Como ler é um hábito raro entre nós, e a meninada chega ao colégio achando livro uma coisa quase esquisita, e leitura uma chatice, talvez ela precise ser seduzida: percebendo que ler pode ser divertido, interessante, pode entusiasmar, distrair, dar prazer. Eu sugiro crônicas, pois temos grandes cronistas no Brasil, a começar por Rubem Braga e Paulo Mendes Campos, além dos vivos como Verissimo e outros tantos. Além disso, cada um deve descobrir o que gosta de ler, e vai gostar, talvez, pela vida afora. Não é preciso que todos amem os clássicos nem apreciem romance ou poesia. Há quem goste de ler sobre esportes, explorações, viagens, astronáutica ou astronomia, história, artes, computação, seja o que for.
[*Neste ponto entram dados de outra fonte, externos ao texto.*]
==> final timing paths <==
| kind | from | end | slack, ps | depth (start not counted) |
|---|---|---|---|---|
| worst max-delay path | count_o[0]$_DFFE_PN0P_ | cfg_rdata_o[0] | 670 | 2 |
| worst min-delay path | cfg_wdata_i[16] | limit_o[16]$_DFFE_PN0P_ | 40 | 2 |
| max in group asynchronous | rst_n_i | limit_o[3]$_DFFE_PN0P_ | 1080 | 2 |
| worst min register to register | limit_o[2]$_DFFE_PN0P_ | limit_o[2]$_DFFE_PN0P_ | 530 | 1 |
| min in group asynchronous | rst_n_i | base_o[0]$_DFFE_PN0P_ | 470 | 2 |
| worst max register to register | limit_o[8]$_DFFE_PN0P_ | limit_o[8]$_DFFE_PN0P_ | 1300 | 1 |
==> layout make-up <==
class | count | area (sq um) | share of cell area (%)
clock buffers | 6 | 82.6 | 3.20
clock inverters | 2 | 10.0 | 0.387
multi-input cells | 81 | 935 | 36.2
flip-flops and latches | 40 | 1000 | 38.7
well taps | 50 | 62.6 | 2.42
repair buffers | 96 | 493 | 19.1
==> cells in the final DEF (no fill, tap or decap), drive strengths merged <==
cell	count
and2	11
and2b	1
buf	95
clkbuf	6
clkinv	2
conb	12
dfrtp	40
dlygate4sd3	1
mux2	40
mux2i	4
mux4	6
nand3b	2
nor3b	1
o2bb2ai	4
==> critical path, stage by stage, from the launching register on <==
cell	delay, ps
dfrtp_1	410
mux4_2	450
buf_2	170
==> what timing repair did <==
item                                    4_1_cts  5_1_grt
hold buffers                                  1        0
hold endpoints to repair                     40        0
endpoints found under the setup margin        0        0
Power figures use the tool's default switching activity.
**src/lp_defs.svh**
```systemverilog
/*
 * Shared widths and sizes of the program-load subsystem:
 * address, data and cycle counter widths, credit limit,
 * memory bank count and store latency.
 */

`ifndef LP_DEFS_SVH
`define LP_DEFS_SVH

// Node memory word address and data
`define LP_ADDR_W 10
`define LP_DATA_W 32

// Banks are picked by the low address bits
`define LP_NUM_BANKS 4
`define LP_BANK_W 2

// Outstanding store limit and the counter width for 0..limit
`define LP_MAX_CREDITS 4
`define LP_CREDIT_W 3

// Cycles from store acceptance to credit return
`define LP_MEM_LAT 2

// Cycle counter and timeout limit
`define LP_CYC_W 20

`endif
```
**src/lp_pkg.sv**
```systemverilog
/*
 * Shared types: address, data, credit and cycle vectors,
 * loader FSM states and configuration register indices.
 */

`default_nettype none

`include "lp_defs.svh"

package lp_pkg;

  typedef logic [`LP_ADDR_W-1:0]   addr_t;
  typedef logic [`LP_DATA_W-1:0]   data_t;
  typedef logic [`LP_CREDIT_W-1:0] credit_t;
  typedef logic [`LP_CYC_W-1:0]    cyc_t;

  typedef enum logic [1:0] {
    IDLE   = 2'd0,
    LOAD   = 2'd1,
    SEND   = 2'd2,
    FINISH = 2'd3
  } loader_state_e;

  // Register map of the configuration block
  typedef enum logic [1:0] {
    BASE   = 2'd0,
    COUNT  = 2'd1,
    LIMIT  = 2'd2,
    STATUS = 2'd3
  } cfg_reg_e;

endpackage

`default_nettype wire

```
**src/spmd_loader.sv**
```systemverilog
/*
 * Loader FSM: takes host words one at a time and turns each
 * into a store packet at a sequential address from the base,
 * then pulses the finish packet after the last store.
 */

`timescale 1ns/1ps
`default_nettype none

`include "lp_defs.svh"

module spmd_loader (
  input  logic          clk,
  input  logic          rst_n_i,
  input  logic          start_i,
  input  lp_pkg::addr_t base_i,
  input  lp_pkg::addr_t count_i,
  input  logic          in_v_i,
  input  lp_pkg::data_t in_data_i,
  output logic          in_ready_o,
  output logic          pkt_v_o,
  output lp_pkg::addr_t pkt_addr_o,
  output lp_pkg::data_t pkt_data_o,
  input  logic          pkt_ready_i,
  output logic          fin_pkt_o,
  output logic          idle_o
);

  import lp_pkg::*;

  localparam addr_t ADDR_ONE = addr_t'(1);

  loader_state_e state_r;
  addr_t         remain_r;
  addr_t         addr_r;
  data_t         data_r;

  ////////////////////////////////////////////////////////////////////////////
  // FSM

  always_ff @(posedge clk or negedge rst_n_i) begin
    if (!rst_n_i) begin
      state_r  <= IDLE;
      remain_r <= '0;
    end else begin
      case (state_r)
        IDLE: begin
          if (start_i) begin
            remain_r <= count_i;
            // Nothing to store, go straight to the finish packet
            state_r  <= (count_i == '0) ? FINISH : LOAD;
          end
        end
        LOAD: begin
          if (in_v_i) begin
            state_r <= SEND;
          end
        end
        SEND: begin
          if (pkt_ready_i) begin
            remain_r <= remain_r - ADDR_ONE;
            state_r  <= (remain_r == ADDR_ONE) ? FINISH : LOAD;
          end
        end
        default: state_r <= IDLE;
      endcase
    end
  end

  ////////////////////////////////////////////////////////////////////////////
  // Packet address and data

  always_ff @(posedge clk) begin
    if (state_r == IDLE && start_i) begin
      addr_r <= base_i;
    end else if (state_r == SEND && pkt_ready_i) begin
      addr_r <= addr_r + ADDR_ONE;
    end
    if (in_ready_o && in_v_i) begin
      data_r <= in_data_i;
    end
  end

  assign in_ready_o = (state_r == LOAD);
  assign pkt_v_o    = (state_r == SEND);
  assign pkt_addr_o = addr_r;
  assign pkt_data_o = data_r;
  assign fin_pkt_o  = (state_r == FINISH);
  assign idle_o     = (state_r == IDLE);

  // Held packet must not change while the credit gate stalls it
  a_pkt_stable: assert property (@(posedge clk) disable iff (!rst_n_i)
    pkt_v_o && !pkt_ready_i |=> pkt_v_o && $stable(pkt_addr_o) && $stable(pkt_data_o));

endmodule

`default_nettype wire

```
**config.mk**
```make
export PLATFORM = sky130hd
export DESIGN_NAME = spmd_loader
export DESIGN_NICKNAME = d
export VERILOG_FILES = /design/src/lp_pkg.sv /design/src/spmd_loader.sv
export VERILOG_INCLUDE_DIRS = /design/src
export SDC_FILE = /design/constraint.sdc
export NUM_CORES = 1
export LEC_CHECK = 0
export BUFFER_PORTS_ARGS = -buffer_cell sky130_fd_sc_hd__buf_2
export CORE_AREA = 3 3 100 102
export DETAILED_ROUTE_END_ITERATION = 6
export DIE_AREA = 0 0 103 105
export PLACE_DENSITY = 0.44
export SLEW_MARGIN = 20
export SYNTH_ARGS = -nofsm -noshare
export SYNTH_HDL_FRONTEND = slang
export SYNTH_SLANG_ARGS = --single-unit
```
**constraint.sdc**
```tcl
create_clock -name clk -period 2.6 [get_ports clk]
set_input_delay 0.26 -clock clk [delete_from_list [all_inputs] [get_ports clk]]
set_output_delay 0.26 -clock clk [all_outputs]
set_load 0.02 [all_outputs]
```
==> results of run 1 <==
## registers in the layout, indices dropped and copies added (netlist names)
name,cells
pkt_addr_o,10
pkt_data_o,32
remain_r,10
state_r,2
## layout make-up
cell class	count	area [sq um]	area share
inverter	7	26.3	0.00863
multi-input combinational	110	666	0.219
clock inverter	3	47.5	0.0156
timing repair buffer	105	536	0.176
tap	111	139	0.0456
clock buffer	5	68.8	0.0226
sequential	54	1560	0.513
## path summary, 6_finish.rpt
check / from / end / slack, ns / cells past startpoint
min reg2reg: remain_r[6] / remain_r[6] / 0.53 / 2
max: state_r[0] / pkt_v_o / 0.51 / 3
max reg2reg: remain_r[1] / remain_r[6] / 0.76 / 6
min: in_data_i[0] / pkt_data_o[0] / 0.12 / 1
max in group asynchronous: rst_n_i / state_r[0] / 2.00 / 2
min in group asynchronous: rst_n_i / remain_r[9] / 0.36 / 2
## worst max-delay path, delay by kind of cell, from the launching register on
family	cells	cell delay (ns)
simple gates	1	0.37
buf+inv	2	0.69
flops	1	0.46
## cell usage in the layout, fill, tap and decap left out, types with 2 or more instances in the layout
master / n
dfrtp_1: 12
nor3_1: 6
a21oi_1: 10
nand3_1: 3
o21ai_0: 19
and2_1: 2
o2bb2ai_1: 3
clkbuf_8: 5
mux2i_1: 2
buf_4: 2
nor2_1: 14
nand2_1: 15
buf_2: 102
ha_1: 3
nor4_1: 3
edfxtp_1: 42
xnor2_1: 7
inv_1: 6
a31o_2: 2
nand2b_1: 3
## logic make-up (layout without fill, tap and decap cells)
kind of cell	Yosys count	after routing	synth area share
mux	3	3	0.0136
xor+xnor	8	8	0.0306
simple gates	53	53	0.112
flops	54	54	0.681
compound gates	43	43	0.118
fa+ha+maj	3	3	0.0164
buf+inv	14	120	0.0284
## where the power goes
part	internal (mW)	total [mW]	switching, mW
clock	0.293	0.584	0.291
sequential	1.25	1.45	0.209
combinational	0.421	1.14	0.724
## through the flow
step / hold WS, ns / instance area [sq um]
final: 0.122 / 3040
after global routing: 0.0987 / 3040
after CTS: 0.107 / 3040
after detailed placement: 0.166 / 2920
after global placement: 0.168 / 2920
after floorplan: -0.0356 / 2290
## metal layers
metal	track usage	vias up	wire length (um)
met1	0.133	806	2670
met5	0	-	0
li1	-	863	-
met3	0.0314	2	580
met4	0.0278	0	28
met2	0.154	86	2430
## timing repair
action                                  CTS  global route
endpoints found under the hold margin    12             0
endpoints found under the setup margin    0             0
hold buffers                              1             0
==> impl_results.md, run 1 <==
- Status: complete, no violations
- Maximum clock frequency: 480 MHz
- Clock Latency Late Sink: 0.30 ns
- Setup Skew: slightly above 0.007 ns
- Share of cells above drive strength 1: 0.423
- Number of flops mapped to enable cells by yosys: 42
- Top FF cell, synth: edfxtp_1
- Reg clk slew, reported paths: 0.10 ns
- Wire per inst: 14.4 um
- Synth Instances: 178
- Yosys warns: 0
- Yosys reg bits: 54
- Total wire length: 5700 um
- Average size of a mapped cell: 12.9 sq um
- Vias in the first global route: 1,662
- Most frequent cell after synthesis: edfxtp_1
- CP Max Fanout: 15
- Die W: just over 100 um
- Synthesis-to-layout area growth: 32.8%
- Layout Utilization: 0.331
- Grt total ovfl: 0
- Leak: around 1.2 nW
- Post-Syn Area: 2290 sq um
- Largest area contributor in the netlist: edfxtp_1
- Post_cts resized: 0
- Post-synth ARST share: 0.222
- CP endpoint kind: primary output
- Gr usage total: 0.0996
- DRC: 0
- Dominant cells by area after synthesis: edfxtp_1 (55%), dfrtp_1 (13%), o21ai_0 (4.1%)
- Synth cell types: 39
- CTS buffer count: 5
- Vias per cell: ~4.4
- DR pass1 iterations: 4
- Synth top cells by count: edfxtp_1 (42), o21ai_0 (19), nand2_1 (15)
- Max-slew headroom: 0.602
- Root Buffer: clkbuf_8
- Cell Pwr Density: 1050 nW/um^2
- Dpl ws: 0.780 ns
- Layout Nets: 343
- Setup_tns: 0 ns
- RSZ-0062 raised after global routing: no
- Critical path class: register to primary output
- Max Cap Viol: 0
- Max Slew Vio Count: 0
- Diode count: 0
- Synth Net Count: roughly 240
- Crit-path max cell delay: 0.46 ns
- Clock Path Buffers: 2
- Total number of vias: 1,757
- Fillers: 960
- # placed instances: 386
- Synth top area share: 0.550
- Critical path's slowest cell: dfrtp_1
- Final setup fails: 0
- Post-route ant nets: 0
- Io pins: slightly above 100
- Setup WS post-layout: 0.515 ns
- Die H: 105 um
- Worst vdd ir: 390 uV
- Port Buffer Count: roughly 100
- Initial DRC count: 64
- Seq/Total Area, Yosys: 0.681
- Row cnt: 35
- Antenna violations before repair: 0
- Post-CTS setup buffer count: 0
- Tot Pwr: 3.18 mW
- Routability congestion estimate: slightly above 0.7
- Fin cells: about 400
- CTS tree: yes
- CTS H-Tree Depth: 2
- Die area: 10,800 sq um
- Tmin final: about 2.1 ns
- Tcrit/Tclk final: 0.802
- First-pass GRT wire length: 8450 um
- Core Footprint: 9200 sq um
- Critical Path AT: 1.83 ns
- Pin count of the biggest net entering global routing: 33
- Starting Density: 0.249
- HP Class: input port to register
- Crit-path cells: nand2b_1 -> inv_1 -> buf_2
- CP Launch Type: register
- CTS sink cnt: between 50 and 60
- Worst EP required: 2.34 ns
- Endpoints failing hold: 0
- Detailed Place HPWL: 4340 um
- Worst Tran Pin Value: 0.595 ns
(Power assumes the default switching activity.)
O que é preciso é ler. Revista serve, jornal é ótimo, qualquer coisa que nos faça exercitar esse órgão tão esquecido: o cérebro. Lendo a gente aprende até sem sentir, cresce, fica mais poderoso e mais forte como indivíduo, mais integrado no mundo, mais curioso, mais ligado. Mas para isso é preciso, primeiro, alfabetizar-se, e não só lá pelo ensino médio, como ainda ocorre. Os primeiros anos são fundamentais não apenas por serem os primeiros, mas por construírem a base do que seremos, faremos e aprenderemos depois. Ali nasce a atitude em relação ao nosso lugar no mundo, escolhas pessoais e profissionais, pela vida afora. Por isso, esses primeiros anos, em que se aprende a ler e a escrever, deviam ser estimulantes, firmes, fortes e eficientes (não perversamente severos). Já se faz um grande trabalho de leitura em muitas escolas. Mas, naquelas em que com 9 ou 10 anos o aluno ainda não usa com naturalidade a língua materna, pouco se pode esperar. E não há como se queixar depois, com a eterna reclamação de que brasileiro não gosta de ler: essa porta nem lhe foi aberta.